§ Study material
**config.mk**
```make
export PLATFORM = sky130hd
export DESIGN_NAME = alu_disp_hist
export DESIGN_NICKNAME = d
export VERILOG_FILES = /design/src/rtl/alu_disp_pkg.sv /design/src/rtl/alu_disp_hist_buf.sv /design/src/rtl/alu_disp_hist.sv
export SDC_FILE = /design/constraint.sdc
export NUM_CORES = 1
export LEC_CHECK = 0
export ABC_CLOCK_PERIOD_IN_PS = 21100
export CELL_PAD_IN_SITES_DETAIL_PLACEMENT = 1
export CELL_PAD_IN_SITES_GLOBAL_PLACEMENT = 1
export CORE_AREA = 2 2 268 270
export DETAILED_ROUTE_END_ITERATION = 12
export DIE_AREA = 0 0 270 272
export HOLD_SLACK_MARGIN = 0.08
export PLACE_DENSITY_LB_ADDON = 0.1
export SETUP_SLACK_MARGIN = 0.4
export SYNTH_ARGS = -nofsm -noshare
export SYNTH_HDL_FRONTEND = slang
export SYNTH_SLANG_ARGS = --single-unit
export TNS_END_PERCENT = 30
```
**constraint.sdc**
```tcl
create_clock -name clk -period 21.1 [get_ports clk]
set_input_delay 3.165 -clock clk [delete_from_list [all_inputs] [get_ports clk]]
set_output_delay 3.165 -clock clk [all_outputs]
set_load 0.05 [all_outputs]
```
### config.mk
export PLATFORM = sky130hd
export DESIGN_NAME = fifo_circ
export DESIGN_NICKNAME = d
export VERILOG_FILES = /design/src/rtl/fifo_circ.sv
export SDC_FILE = /design/constraint.sdc
export NUM_CORES = 1
export LEC_CHECK = 0
export ABC_AREA = 1
export BUFFER_PORTS_ARGS = -buffer_cell sky130_fd_sc_hd__buf_2
export CAP_MARGIN = 20
export CORE_MARGIN = 4
export CORE_UTILIZATION = 63
export CTS_BUF_LIST = sky130_fd_sc_hd__clkbuf_8
export DETAILED_ROUTE_END_ITERATION = 16
export GPL_ROUTABILITY_DRIVEN = 0
export HOLD_SLACK_MARGIN = 0.06
export PLACE_DENSITY = 0.87
export SLEW_MARGIN = 20
export SYNTH_ARGS = -nofsm -noshare
export SYNTH_HDL_FRONTEND = slang
export SYNTH_SLANG_ARGS = --single-unit
### constraint.sdc
create_clock -name clk -period 6.2 [get_ports clk]
set_clock_uncertainty 0.15 [all_clocks]
set_input_delay 1.24 -clock clk [delete_from_list [all_inputs] [get_ports clk]]
set_output_delay 1.24 -clock clk [all_outputs]
set_load 0.1 [all_outputs]
### src/rtl/fifo_circ.sv
// fifo_circ: single-clock circular-buffer FIFO with occupancy level,
// full/empty and almost-full/almost-empty flags, and a registered read path
// with a one-cycle data_valid strobe. Depth need not be a power of two.
// Optional build macro FIFO_ERR_FLAGS_EN adds sticky overflow/underflow flags
// (OVF/UDF) with a synchronous clear input (err_clr).
module fifo_circ #(
  parameter int DATA_W    = 8,
  parameter int DEPTH     = 5,
  parameter int AFULL_TH  = DEPTH - 1,
  parameter int AEMPTY_TH = 1,
  localparam int PTR_W    = $clog2(DEPTH),
  localparam int CNT_W    = $clog2(DEPTH + 1)
) (
  input  logic              clk,
  input  logic              rst,
  input  logic [DATA_W-1:0] data_in,
  input  logic              write_event,
  input  logic              read_event,
`ifdef FIFO_ERR_FLAGS_EN
  input  logic              err_clr,
  output logic              OVF,
  output logic              UDF,
`endif
  output logic [DATA_W-1:0] data_out,
  output logic              data_valid,
  output logic              Q_FULL,
  output logic              Q_EMPTY,
  output logic              Q_AFULL,
  output logic              Q_AEMPTY,
  output logic [CNT_W-1:0]  level
);

  localparam logic [PTR_W-1:0] PTR_ONE  = PTR_W'(1);
  localparam logic [PTR_W-1:0] PTR_LAST = PTR_W'(DEPTH - 1);
  localparam logic [CNT_W-1:0] CNT_ONE  = CNT_W'(1);
  localparam logic [CNT_W-1:0] CNT_MAX  = CNT_W'(DEPTH);

  logic [DATA_W-1:0] mem_q [DEPTH];
  logic [PTR_W-1:0]  wr_ptr_q, wr_ptr_d;
  logic [PTR_W-1:0]  rd_ptr_q, rd_ptr_d;
  logic [CNT_W-1:0]  level_q, level_d;
  logic [DATA_W-1:0] data_out_q, data_out_d;
  logic              data_valid_q, data_valid_d;
  logic              rd_acc_s, wr_acc_s;

  // Flags decode only the registered level, so no input reaches them directly.
  assign Q_FULL     = (level_q == CNT_MAX);
  assign Q_EMPTY    = (level_q == {CNT_W{1'b0}});
  assign Q_AFULL    = (level_q >= CNT_W'(AFULL_TH));
  assign Q_AEMPTY   = (level_q <= CNT_W'(AEMPTY_TH));
  assign level      = level_q;
  assign data_out   = data_out_q;
  assign data_valid = data_valid_q;

  // Accept decisions, pointer wrap, level update and read-data selection.
  always_comb begin
    rd_acc_s     = read_event & ~Q_EMPTY;
    // A push into a full FIFO is fine when a pop frees a slot on the same edge.
    wr_acc_s     = write_event & (~Q_FULL | rd_acc_s);
    wr_ptr_d     = wr_ptr_q;
    rd_ptr_d     = rd_ptr_q;
    level_d      = level_q;
    data_out_d   = data_out_q;
    data_valid_d = rd_acc_s;

    if (wr_acc_s) begin
      // Explicit wrap so non-power-of-two depths never index past DEPTH-1.
      if (wr_ptr_q == PTR_LAST) begin
        wr_ptr_d = {PTR_W{1'b0}};
      end else begin
        wr_ptr_d = wr_ptr_q + PTR_ONE;
      end
    end else begin
      wr_ptr_d = wr_ptr_q;
    end

    if (rd_acc_s) begin
      data_out_d = mem_q[rd_ptr_q];
      if (rd_ptr_q == PTR_LAST) begin
        rd_ptr_d = {PTR_W{1'b0}};
      end else begin
        rd_ptr_d = rd_ptr_q + PTR_ONE;
      end
    end else begin
      data_out_d = data_out_q;
      rd_ptr_d   = rd_ptr_q;
    end

    case ({wr_acc_s, rd_acc_s})
      2'b10:   level_d = level_q + CNT_ONE;
      2'b01:   level_d = level_q - CNT_ONE;
      default: level_d = level_q;
    endcase
  end

  // Control and read-path registers, cleared immediately by reset.
  always_ff @(posedge clk or negedge rst) begin
    if (!rst) begin
      wr_ptr_q     <= {PTR_W{1'b0}};
      rd_ptr_q     <= {PTR_W{1'b0}};
      level_q      <= {CNT_W{1'b0}};
      data_out_q   <= {DATA_W{1'b0}};
      data_valid_q <= 1'b0;
    end else begin
      wr_ptr_q     <= wr_ptr_d;
      rd_ptr_q     <= rd_ptr_d;
      level_q      <= level_d;
      data_out_q   <= data_out_d;
      data_valid_q <= data_valid_d;
    end
  end

  // Storage array; contents are deliberately left unreset.
  always_ff @(posedge clk) begin
    if (wr_acc_s) begin
      mem_q[wr_ptr_q] <= data_in;
    end
  end

`ifdef FIFO_ERR_FLAGS_EN
  logic ovf_q, ovf_d;
  logic udf_q, udf_d;

  assign OVF = ovf_q;
  assign UDF = udf_q;

  // Sticky error flags; a new error on the same edge wins over err_clr.
  always_comb begin
    ovf_d = ovf_q;
    udf_d = udf_q;
    if (write_event && !wr_acc_s) begin
      ovf_d = 1'b1;
    end else if (err_clr) begin
      ovf_d = 1'b0;
    end else begin
      ovf_d = ovf_q;
    end
    if (read_event && Q_EMPTY) begin
      udf_d = 1'b1;
    end else if (err_clr) begin
      udf_d = 1'b0;
    end else begin
      udf_d = udf_q;
    end
  end

  // Error flag registers.
  always_ff @(posedge clk or negedge rst) begin
    if (!rst) begin
      ovf_q <= 1'b0;
      udf_q <= 1'b0;
    end else begin
      ovf_q <= ovf_d;
      udf_q <= udf_d;
    end
  end
`endif

endmodule
==> results of run 1 <==
## area by class of cell
class	instances	area share
tap	48	0.0211
sequential	58	0.580
clock buffer	9	0.0435
multi-input combinational	162	0.274
clock inverter	7	0.0127
inverter	16	0.0220
timing repair buffer	27	0.0474
## critical path, delay by kind of cell (launching register included)
kind | cells | cell delay [ns]
fa+ha+maj | 1 | 0.28
flops | 1 | 0.43
simple gates | 1 | 0.10
buf+inv | 3 | 0.62
## state kept, by name, indices dropped and copies added, names as in the netlist
register    flops
wr_ptr_q        3
rd_ptr_q        3
data_valid      1
data_out        8
mem_q          40
level           3
## cells in the final DEF (no fill, tap or decap), drive strengths merged
cell / instances
nor3: 3
clkinv: 8
o21ai: 7
edfxtp: 40
xor2: 1
ha: 8
nor2: 18
nand4: 1
nand2: 91
inv: 15
nand3: 29
clkbuf: 9
a21oi: 4
dfrtp: 18
buf: 27
$ cat config.mk
export PLATFORM = sky130hd
export DESIGN_NAME = mram_serial_host
export DESIGN_NICKNAME = d
export VERILOG_FILES = /design/src/rtl/mram_serial_host.sv
export SDC_FILE = /design/constraint.sdc
export NUM_CORES = 1
export LEC_CHECK = 0
export BUFFER_PORTS_ARGS = -buffer_cell sky130_fd_sc_hd__buf_2
export CAP_MARGIN = 5
export CORE_MARGIN = 2
export CORE_UTILIZATION = 55
export DETAILED_ROUTE_END_ITERATION = 16
export HOLD_SLACK_MARGIN = 0.05
export PLACE_DENSITY = 0.79
export SLEW_MARGIN = 20
export SYNTH_ARGS = -nofsm -noshare
export SYNTH_HDL_FRONTEND = slang
export SYNTH_SLANG_ARGS = --single-unit
$ cat constraint.sdc
create_clock -name clk -period 3.2 [get_ports clk]
set_clock_uncertainty 0.2 [all_clocks]
set_input_delay 0.48 -clock clk [delete_from_list [all_inputs] [get_ports clk]]
set_output_delay 0.48 -clock clk [all_outputs]
set_load 0.01 [all_outputs]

§ What needs to be done
Say how many lines in the listing include the word "with", giving nothing but the number.

§ Result of this task
3